158. Tire antibody molecule for use of any of claims 154-157, wherein the anti-APRIL antibody molecule comprises a VH comprising the amino acid sequence of SEQ ID NO: 296, and a VL comprising the amino acid sequence of SEQ ID NO: 286.

159. The antibody molecule for use of any of claims 154-158, wherein the anti-APRIL antibody molecule comprises a heavy chain constant region of IgG2 and a light chain constant region of kappa.

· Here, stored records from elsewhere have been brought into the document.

[config.mk]
export PLATFORM = sky130hd
export DESIGN_NAME = e3_rx_line_decoder
export DESIGN_NICKNAME = d
export VERILOG_FILES = /design/src/e3_rx_pkg.sv /design/src/e3_rx_line_decoder.sv
export SDC_FILE = /design/constraint.sdc
export NUM_CORES = 1
export LEC_CHECK = 0
export BUFFER_PORTS_ARGS = -buffer_cell sky130_fd_sc_hd__buf_4
export CELL_PAD_IN_SITES_DETAIL_PLACEMENT = 0
export CELL_PAD_IN_SITES_GLOBAL_PLACEMENT = 1
export CORE_MARGIN = 8
export CORE_UTILIZATION = 50
export CTS_BUF_LIST = sky130_fd_sc_hd__clkbuf_2 sky130_fd_sc_hd__clkbuf_4 sky130_fd_sc_hd__clkbuf_8
export DETAILED_ROUTE_END_ITERATION = 12
export PLACE_DENSITY = 0.95
export SYNTH_ARGS = -nofsm -noshare
export SYNTH_HDL_FRONTEND = slang
export SYNTH_SLANG_ARGS = --single-unit
[constraint.sdc]
create_clock -name clk_i -period 6.7 [get_ports clk_i]
set_clock_uncertainty 0.1 [all_clocks]
set_input_delay 0.67 -clock clk_i [delete_from_list [all_inputs] [get_ports clk_i]]
set_output_delay 0.67 -clock clk_i [all_outputs]
set_load 0.01 [all_outputs]
[src/e3_rx_pkg.sv]
// Constants, register map and carrier types for the E3 receive line decoder.
// Assumes a 100 MHz system clock and AXI4-Lite register access, one register per word.
// Summary of operation
// - All receive logic is timed by the recovered line clock edges, except the one-second period, which counts system clock cycles.
// - Line data is captured only from the positive and negative rail inputs.
// - Unipolar mode takes NRZ data from the positive rail alone.
// - Unipolar: rail high at sampling edge gives one, low gives zero.
// - Control bit 3 picks bipolar (0) or unipolar (1) input mode.
// - After reset the mode bit is 0, so operation is bipolar.
// - The rail format choice also drives the transmit output mode.
// - Bipolar mode accepts both rails and decodes AMI or HDB3.
// - AMI: a mark on either rail is one, no pulse is zero.
// - HDB3: 000V and B00V patterns become four zeros.
// - Invalid violations flag a code violation and bump the event count.
// - Each flagged code violation also bumps the one-second accumulation.
// - HDB3: three or more consecutive zeros bump the one-second accumulation.
// - Control bit 1 picks rising (0) or falling (1) sampling edge.
package e3_rx_pkg;

    localparam int ADDR_W = 9;
    localparam int DATA_W = 32;

    // Register indices; byte address is four times the index
    localparam logic [6:0] IDX_CTRL = 7'h01;
    localparam logic [6:0] IDX_STS = 7'h02;
    localparam logic [6:0] IDX_MASK = 7'h03;
    localparam logic [6:0] IDX_EVT_HI = 7'h50;
    localparam logic [6:0] IDX_EVT_LO = 7'h51;
    localparam logic [6:0] IDX_ACC_HI = 7'h6e;
    localparam logic [6:0] IDX_ACC_LO = 7'h6f;

    // Control register fields and reset
    localparam logic [7:0] CTRL_RESET = 8'ha0;
    localparam logic [7:0] CTRL_WMASK = 8'hbf;
    localparam int CTRL_EDGE_BIT = 1;
    localparam int CTRL_UNI_BIT = 3;
    localparam int CTRL_AMI_BIT = 4;

    // Interrupt status fields
    localparam int STS_LCV_BIT = 0;
    localparam int STS_ZERO_BIT = 1;
    localparam logic [1:0] STS_RESET = 2'h0;
    localparam logic [1:0] MASK_RESET = 2'h0;

    // Zero run that counts as excessive
    localparam logic [1:0] ZERO_RUN_LIMIT = 2'h3;

    // One-second period
    localparam int CLK_HZ = 100_000_000;
    localparam int ONE_SEC_MS = 1000;
    localparam int ONE_SEC_CYCLES = (CLK_HZ / 1000) * ONE_SEC_MS;

    localparam logic [1:0] RESP_OKAY = 2'h0;
    localparam logic [1:0] RESP_SLVERR = 2'h2;

    // One received line symbol
    typedef struct packed {
        logic mark;
        logic pos;
    } sym_t;

    // Synchronised rail pair
    typedef struct packed {
        logic pos;
        logic neg;
    } rail_t;

endpackage

[src/e3_rx_line_decoder.sv]
// E3 receive line decoder: rail sampling, AMI/HDB3 decode, violation counting.
// Assumes line clock and rails arrive asynchronously; registers reached over AXI4-Lite.
//
// The AXI4-Lite interface to the registers was chosen for this implementation.
`timescale 1ns/1ps
module e3_rx_line_decoder #(
    parameter int ONE_SEC_CYCLES = e3_rx_pkg::ONE_SEC_CYCLES
) (
    input wire logic clk_i,
    input wire logic rstn_i,
    input wire logic recv_line_clock_i,
    input wire logic recv_positive_rail_i,
    input wire logic recv_negative_rail_i,
    output logic recv_data_o,
    output logic recv_data_valid_o,
    output logic line_code_violation_o,
    output logic tx_single_rail_o,
    output logic irq_o,
    input wire logic [e3_rx_pkg::ADDR_W-1:0] s_axi_awaddr,
    input wire logic s_axi_awvalid,
    output logic s_axi_awready,
    input wire logic [31:0] s_axi_wdata,
    input wire logic [3:0] s_axi_wstrb,
    input wire logic s_axi_wvalid,
    output logic s_axi_wready,
    output logic [1:0] s_axi_bresp,
    output logic s_axi_bvalid,
    input wire logic s_axi_bready,
    input wire logic [e3_rx_pkg::ADDR_W-1:0] s_axi_araddr,
    input wire logic s_axi_arvalid,
    output logic s_axi_arready,
    output logic [31:0] s_axi_rdata,
    output logic [1:0] s_axi_rresp,
    output logic s_axi_rvalid,
    input wire logic s_axi_rready
);

    // Synchronisers
    logic [2:0] lclk_r;
    logic [2:0] lclk_ok_r;
    e3_rx_pkg::rail_t rail_s1_r;
    e3_rx_pkg::rail_t rail_s2_r;

    always_ff @(posedge clk_i or negedge rstn_i) begin
        if (!rstn_i) begin
            lclk_r <= 3'h0;
            lclk_ok_r <= 3'h0;
            rail_s1_r <= '0;
            rail_s2_r <= '0;
        end else begin
            lclk_r <= {lclk_r[1:0], recv_line_clock_i};
            lclk_ok_r <= {lclk_ok_r[1:0], 1'b1};
            rail_s1_r <= {recv_positive_rail_i, recv_negative_rail_i};
            rail_s2_r <= rail_s1_r;
        end
    end

    // Registers
    logic [7:0] ctrl_r;
    logic [1:0] sts_r;
    logic [1:0] mask_r;
    logic [15:0] evt_cnt_r;
    logic [15:0] acc_run_r;
    logic [15:0] acc_r;

    logic edge_sel;
    logic uni;
    logic ami;
    assign edge_sel = ctrl_r[e3_rx_pkg::CTRL_EDGE_BIT];
    assign uni = ctrl_r[e3_rx_pkg::CTRL_UNI_BIT];
    assign ami = ctrl_r[e3_rx_pkg::CTRL_AMI_BIT];

    // Sampling edge of the line clock
    logic rise_det;
    logic fall_det;
    logic samp;
    // Edge detect held off until the synchroniser is filled after reset
    assign rise_det = lclk_ok_r[2] & lclk_r[1] & ~lclk_r[2];
    assign fall_det = lclk_ok_r[2] & ~lclk_r[1] & lclk_r[2];
    assign samp = edge_sel ? fall_det : rise_det;

    // Symbol classification
    e3_rx_pkg::sym_t d_r [4];
    e3_rx_pkg::sym_t s_new;
    logic last_pol_r;
    logic have_mark_r;
    logic [1:0] zrun_r;
    logic dbl;
    logic viol;
    logic valid_v;
    logic line_code_violation;
    logic zero3;

    always_comb begin
        if (uni) begin
            s_new.mark = rail_s2_r.pos;
            s_new.pos = 1'b1;
        end else begin
            s_new.mark = rail_s2_r.pos | rail_s2_r.neg;
            s_new.pos = rail_s2_r.pos;
        end
    end

    assign dbl = ~uni & rail_s2_r.pos & rail_s2_r.neg;
    assign viol = ~uni & s_new.mark & ~dbl & have_mark_r & (s_new.pos == last_pol_r);
    assign valid_v = viol & ~ami & ~d_r[0].mark & ~d_r[1].mark;
    assign line_code_violation = samp & ((viol & ~valid_v) | dbl);
    assign zero3 = samp & ~uni & ~ami & ~s_new.mark & (zrun_r == (e3_rx_pkg::ZERO_RUN_LIMIT - 2'h1));

    // Four-symbol delay line, cleared whole on a valid substitution
    genvar gi;
    generate
        for (gi = 0; gi < 4; gi++) begin : g_dly
            e3_rx_pkg::sym_t d_prev;
            if (gi == 0) begin : g_head
                assign d_prev = s_new;
            end else begin : g_tail
                assign d_prev = d_r[gi-1];
            end
            always_ff @(posedge clk_i or negedge rstn_i) begin
                if (!rstn_i) begin
                    d_r[gi] <= '0;
                end else if (samp) begin
                    if (valid_v) begin
                        d_r[gi] <= '0;
                    end else begin
                        d_r[gi] <= d_prev;
                    end
                end
            end
        end
    endgenerate

    // Polarity and zero run tracking
    always_ff @(posedge clk_i or negedge rstn_i) begin
        if (!rstn_i) begin
            last_pol_r <= 1'b0;
            have_mark_r <= 1'b0;
            zrun_r <= 2'h0;
        end else if (samp) begin
            if (s_new.mark && !dbl && !uni) begin
                last_pol_r <= s_new.pos;
                have_mark_r <= 1'b1;
            end
            if (s_new.mark) begin
                zrun_r <= 2'h0;
            end else if (zrun_r != e3_rx_pkg::ZERO_RUN_LIMIT) begin
                zrun_r <= zrun_r + 2'h1;
            end
        end
    end

    // Decoded output stream
    always_ff @(posedge clk_i or negedge rstn_i) begin
        if (!rstn_i) begin
            recv_data_o <= 1'b0;
            recv_data_valid_o <= 1'b0;
            line_code_violation_o <= 1'b0;
        end else begin
            recv_data_valid_o <= samp;
            line_code_violation_o <= line_code_violation;
            if (samp) begin
                recv_data_o <= d_r[3].mark;
            end
        end
    end

    // Violation event count
    always_ff @(posedge clk_i or negedge rstn_i) begin
        if (!rstn_i) begin
            evt_cnt_r <= 16'h0000;
        end else if (line_code_violation) begin
            evt_cnt_r <= evt_cnt_r + 16'h0001;
        end
    end

    // One-second accumulation
    logic [31:0] sec_cnt_r;
    logic sec_tick;
    logic acc_inc;
    assign sec_tick = (sec_cnt_r == 32'(ONE_SEC_CYCLES - 1));
    assign acc_inc = line_code_violation | zero3;

    always_ff @(posedge clk_i or negedge rstn_i) begin
        if (!rstn_i) begin
            sec_cnt_r <= 32'h0;
            acc_run_r <= 16'h0000;
            acc_r <= 16'h0000;
        end else begin
            sec_cnt_r <= sec_tick ? 32'h0 : sec_cnt_r + 32'h1;
            if (sec_tick) begin
                acc_r <= acc_run_r + {15'h0000, acc_inc};
                acc_run_r <= 16'h0000;
            end else if (acc_inc) begin
                acc_run_r <= acc_run_r + 16'h0001;
            end
        end
    end

    // AXI4-Lite write path
    logic aw_got_r;
    logic w_got_r;
    logic [6:0] wr_idx_r;
    logic [7:0] wr_byte_r;
    logic wr_be_r;
    logic aw_fire;
    logic w_fire;
    logic do_write;
    assign aw_fire = s_axi_awvalid & s_axi_awready;
    assign w_fire = s_axi_wvalid & s_axi_wready;
    assign do_write = aw_got_r & w_got_r & ~s_axi_bvalid;

    always_ff @(posedge clk_i or negedge rstn_i) begin
        if (!rstn_i) begin
            s_axi_awready <= 1'b1;
            s_axi_wready <= 1'b1;
            aw_got_r <= 1'b0;
            w_got_r <= 1'b0;
            wr_idx_r <= 7'h00;
            wr_byte_r <= 8'h00;
            wr_be_r <= 1'b0;
            s_axi_bvalid <= 1'b0;
            s_axi_bresp <= e3_rx_pkg::RESP_OKAY;
        end else begin
            if (aw_fire) begin
                s_axi_awready <= 1'b0;
                aw_got_r <= 1'b1;
                wr_idx_r <= s_axi_awaddr[8:2];
            end
            if (w_fire) begin
                s_axi_wready <= 1'b0;
                w_got_r <= 1'b1;
                wr_byte_r <= s_axi_wdata[7:0];
                wr_be_r <= s_axi_wstrb[0];
            end
            if (do_write) begin
                aw_got_r <= 1'b0;
                w_got_r <= 1'b0;
                s_axi_bvalid <= 1'b1;
                s_axi_bresp <= (wr_idx_r == e3_rx_pkg::IDX_CTRL || wr_idx_r == e3_rx_pkg::IDX_STS ||
                    wr_idx_r == e3_rx_pkg::IDX_MASK) ? e3_rx_pkg::RESP_OKAY : e3_rx_pkg::RESP_SLVERR;
            end
            if (s_axi_bvalid && s_axi_bready) begin
                s_axi_bvalid <= 1'b0;
                s_axi_awready <= 1'b1;
                s_axi_wready <= 1'b1;
            end
        end
    end

    logic wr_ok;
    assign wr_ok = do_write & wr_be_r;

    // Control and mask registers
    always_ff @(posedge clk_i or negedge rstn_i) begin
        if (!rstn_i) begin
            ctrl_r <= e3_rx_pkg::CTRL_RESET;
            mask_r <= e3_rx_pkg::MASK_RESET;
        end else if (wr_ok) begin
            if (wr_idx_r == e3_rx_pkg::IDX_CTRL) begin
                ctrl_r <= wr_byte_r & e3_rx_pkg::CTRL_WMASK;
            end
            if (wr_idx_r == e3_rx_pkg::IDX_MASK) begin
                mask_r <= wr_byte_r[1:0];
            end
        end
    end

    // Sticky status, set beats a write-one clear
    logic [1:0] sts_set;
    logic [1:0] sts_clr;
    assign sts_set = {zero3, line_code_violation};
    assign sts_clr = (wr_ok && wr_idx_r == e3_rx_pkg::IDX_STS) ? wr_byte_r[1:0] : 2'h0;

    always_ff @(posedge clk_i or negedge rstn_i) begin
        if (!rstn_i) begin
            sts_r <= e3_rx_pkg::STS_RESET;
            irq_o <= 1'b0;
            tx_single_rail_o <= 1'b0;
        end else begin
            sts_r <= (sts_r & ~sts_clr) | sts_set;
            irq_o <= |(sts_r & mask_r);
            tx_single_rail_o <= uni;
        end
    end

    // AXI4-Lite read path
    logic [6:0] rd_idx;
    logic [31:0] rd_val;
    logic rd_hit;
    assign rd_idx = s_axi_araddr[8:2];

    always_comb begin
        rd_val = 32'h0;
        rd_hit = 1'b1;
        case (rd_idx)
            e3_rx_pkg::IDX_CTRL: rd_val = {24'h0, ctrl_r};
            e3_rx_pkg::IDX_STS: rd_val = {30'h0, sts_r};
            e3_rx_pkg::IDX_MASK: rd_val = {30'h0, mask_r};
            e3_rx_pkg::IDX_EVT_HI: rd_val = {24'h0, evt_cnt_r[15:8]};
            e3_rx_pkg::IDX_EVT_LO: rd_val = {24'h0, evt_cnt_r[7:0]};
            e3_rx_pkg::IDX_ACC_HI: rd_val = {24'h0, acc_r[15:8]};
            e3_rx_pkg::IDX_ACC_LO: rd_val = {24'h0, acc_r[7:0]};
            default: rd_hit = 1'b0;
        endcase
    end

    always_ff @(posedge clk_i or negedge rstn_i) begin
        if (!rstn_i) begin
            s_axi_arready <= 1'b1;
            s_axi_rvalid <= 1'b0;
            s_axi_rdata <= 32'h0;
            s_axi_rresp <= e3_rx_pkg::RESP_OKAY;
        end else if (s_axi_arvalid && s_axi_arready) begin
            s_axi_arready <= 1'b0;
            s_axi_rvalid <= 1'b1;
            s_axi_rdata <= rd_val;
            s_axi_rresp <= rd_hit ? e3_rx_pkg::RESP_OKAY : e3_rx_pkg::RESP_SLVERR;
        end else if (s_axi_rvalid && s_axi_rready) begin
            s_axi_rvalid <= 1'b0;
            s_axi_arready <= 1'b1;
        end
    end
endmodule

==> impl_metrics.ini, run 1 <==
[outcome]
status = finished clean

[clock_network]
ctsHoldBuffers = 0
clk_pin_slew_ps = 90
cts_tree = built
post_cts_buffers = 0
post_cts_resized = 0
clk_path_buf_depth = 2
htreeDepth = 4
clockRootBuffer = clkbuf_8
clkSinkCount = 146
cts_made_buffers = 17
insertion_delay_ps = 450

[die]
core.rowCount = 43
io_pins = 110
initial_core_util_pct = 51.1
dieHeight_um = 135
dieArea_um2 = 18200
core_area_um2 = 13900
die_w_um = 135

[synth]
synth_compound_area_share_pct = 9.65
synthAdderAreaFrac_pct = 1.24
ys.flop_type = dfrtp_1
synth_top_family_by_area = simple AND/OR/NAND/NOR gates
synth_top_cell_area_share_pct = 49.8
seq_area_frac_synth_pct = 51.6
ys_types = 61
synth_top_area_cell = dfrtp_1
synthCells = 677
synth_mux_area_share_pct = 5.95
netlist_top_cells_area = dfrtp_1 50%, mux2_2 5.2%, xor2_1 4.9%
yosys_warnings = 0
ys_ff_latch = 146
syn_area_um2 = 7090
ys_async_sr_fraction_pct = 100
synth-xor-area-share_pct = 7.53
synth_edf_count = 0
synth_simple_gate_area_share_pct = 18.1
avgSynthCellArea_um2 = 10.5

[sta]
slew-limit-headroom_pct = 47.7
rsz0062_at_grt = false
fin_setup_tns_ps = 0
post-route-period-util_pct = 54.7
setup_viol = 0
hold_violations = 0
max_freq_ghz = 0.273
drv_slew = 0
finalCriticalPeriod_ps = 3660
tightest_slew_ps = 785

[global_route]
grt_pass1_vias = 5146
antenna_found_initial = 0
grt_pass1_wl_um = 25500
grt_util_all_layers_pct = 17.1
grt_overflow_total = 0
grt_max_degree = 88

[critical_path]
required_ps = 6930
critPathMaxStageDelay_ps = 750
crit_arrival_ps = 3890
startpoint_type = flip-flop
worst_path_max_delay_cell = a2111oi_4
crit_fanout = 19
rrSetupSlack_ps = 3040
critical_path.cell_chain = or3b_4, a2111oi_4, o21ai_4, inv_1, ha_1, nand3_1, nor3_1, nand2_1, xor2_1, o21ai_0
path_class = reg -> reg
endpoint_kind = flip-flop

[placement]
dp_cells = 889
place.detailed.hpwl_um = 10700
io_buffers = 51
gp_congestion = 0.854

[route]
drc = 0
num_vias = 5204
wl_per_cell_um = 16.4
drt_first_pass_iters = 5
drtIter0Drc = 399
drtAntennaViolNets = 0
wirelength_um = 15100
vias_per_cell = 5.65

[power]
pwr-share-clk_pct = 33.4
p_seq_share_pct = 52.8
power_frac_comb_pct = 13.8
internal_power_mw = 1.46
power.switching_mw = 0.625
p_per_area_nw_per_um2 = 263
swShare_pct = 30.0
max-vdd-ir-drop_mv = 0.177
p_leak_nw = 3.61

[layout]
final_core_util_pct = 56.9
layout.cells.non_filler = 921
areaGrowthSynthToFinish_pct = 11.4
fin_nets = 799
regArea_um2 = 3660
fillers = 1182
multi_input_area_um2 = 3110
num_antenna_cells = 0
layout-drive-gt1-share_pct = 19.6

[worst_hold_path]
hold_path_class = in -> async

[run]
drv_cap = 0
-- worst paths after layout --
check                                startpoint            to  cells after the start
max reg2reg                        rail_s2_r[0]     acc_r[15]                     10
max in group asynchronous                rstn_i        d_r[3]                      2
min reg2reg                        lclk_ok_r[1]  lclk_ok_r[2]                      0
min in group clk_i         recv_negative_rail_i  rail_s1_r[0]                      1
min                                      rstn_i  sec_cnt_r[7]                      1
max                                rail_s2_r[0]     acc_r[15]                     10
-- power groups by stage --
stage | Combinational (mW) | Clock, mW | Sequential [mW]
3_5_place_dp | 0.289 | 0 | 1.11
6_report | 0.287 | 0.695 | 1.10
3_3_place_gp | 0.280 | 0 | 1.10
5_1_grt | 0.325 | 0.748 | 1.12
4_1_cts | 0.291 | 0.709 | 1.10
2_1_floorplan | 0.200 | 0 | 1.09
-- cells in the final DEF, fill, tap and decap left out, types with 6 or more instances in the layout --
master	count
a21oi_1	17
a221oi_1	6
a22o_1	10
and2_1	6
and3_1	12
and4_1	7
buf_4	53
clkbuf_8	17
conb_1	27
dfrtp_1	141
ha_1	7
inv_1	23
inv_6	6
mux2_2	33
nand2_1	79
nand3_1	28
nand4_1	18
nor2_1	41
nor3_1	22
nor4_1	7
o21ai_0	32
xnor2_1	21
xor2_1	40
-- synth_stat cells, types with 2 or more instances --
library cell / count
a21boi_0: 2
a21oi_1: 17
a221oi_1: 6
a22o_1: 10
a22oi_1: 3
a31oi_1: 2
a32oi_1: 4
and2_1: 6
and3_1: 12
and4_1: 7
buf_2: 2
buf_4: 28
buf_6: 2
clkbuf_1: 13
clkbuf_8: 2
conb_1: 2
dfrtp_1: 141
dfstp_2: 5
ha_1: 7
inv_1: 23
mux2_2: 33
mux2i_1: 5
nand2_1: 79
nand3_1: 28
nand3b_1: 4
nand4_1: 18
nor2_1: 41
nor3_1: 22
nor4_1: 7
o2111ai_1: 5
o211ai_1: 3
o21a_1: 3
o21ai_0: 32
o22ai_1: 4
or2_2: 3
or3_2: 5
or4_1: 5
or4b_2: 4
xnor2_1: 21
xor2_1: 40
-- state kept, by name, summed over array words and instances, names as in the netlist, 7 cells and up --
name         count
ctrl_r           7
acc_run_r       16
s_axi_rdata      8
wr_byte_r        7
acc_r           16
evt_cnt_r       16
wr_idx_r         7
sec_cnt_r       32
-- metal layers --
metal / vias to the layer above / routed length [um] / global-route usage (%)
met1: 2578 / 6660 / 22.0
met4: 0 / 212 / 5.92
met5: - / 0 / 0
met2: 155 / 7480 / 27.4
met3: 25 / 770 / 4.38
li1: 2446 / - / -
-- cells by family after synthesis --
family	count (synthesis)
buffers and inverters	72
AO/OA/AOI/OAI	100
AND/OR/NAND/NOR	251
multiplexers	38
other	2
flip-flops	146
XOR/XNOR	61
adder cells (fa/ha/maj)	7
-- area by class of cell --
| cell class | count | area share [%] |
|---|---|---|
| inverters | 25 | 1.19 |
| clock inverters | 15 | 2.08 |
| clock buffers | 17 | 2.96 |
| well taps | 180 | 2.85 |
| repair buffers | 54 | 5.18 |
| multi-input cells | 484 | 39.4 |
| flip-flops and latches | 146 | 46.3 |
-- metrics by stage --
stage	cell area, um^2	power [mW]	worst slack [ps]	hold slack (ps)
after global placement	7500	1.38	3270	232
after detailed placement	7500	1.40	3100	236
after global routing	7900	2.19	2840	184
after floorplan	7180	1.29	3680	231
after CTS	7900	2.10	3080	195
final	7900	2.08	3040	191
-- critical path: cells and delay by family, from the launching register on --
family / cells / cell delay [ps]
adders and majority gates: 1 / 170
AOI/OAI and AO/OA: 3 / 1120
and+or+nand+nor: 4 / 1330
DFF: 1 / 490
buffers and inverters: 1 / 110
xor gates and xnor gates: 1 / 200
Note: power is estimated with default switching activity, not from simulation.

160. The antibody molecule for use of any of claims 154-159, wherein the anti-APRIL antibody molecule is sibeprenlimab.

161. The antibody molecule for use of any of claims 154-160, wherein the anti-APRIL antibody molecule is to be administered at a dose of 2 mg/kg, 4 mg/kg, or 8 mg/kg.

162. The antibody molecule for use of any of claims 154-161, wherein the anti-APRIL antibody molecule is to be administered once a month, once every two months, once every three months, or once every six months.

163. The antibody molecule for use of any of claims 154-162, wherein the anti-APRIL antibody molecule is to be administered repeatedly, e g., at least 2, 3, 4, 5, 6, 7, 8, 9, 10, 11, 12, 13, 14, 15, 16, 17, 18, 19, 20, 21, 22, 23, 24, 25, 26, 27, 28, 29, 30, 31, 32, 33, 34, 35, or 36 times.

164. The antibody molecule for use of any of claims 154-163, wherein the anti-APRIL antibody molecule is to be administered once a month for a period of at least 1, 2, 3, 4, 5, 6, 7, 8, 9, 10, 11, 12, 13, 14, 15, 16, 17, 18, 19, 20, 21, 22, 23, 24, 25, 26, 27, 28, 29, 30, 31, 32, 33, 34, 35, or 36 months.

165. The antibody molecule for use of any of claims 154-164, wherein the anti-APRIL antibody molecule is to be administered intravenously or subcutaneously.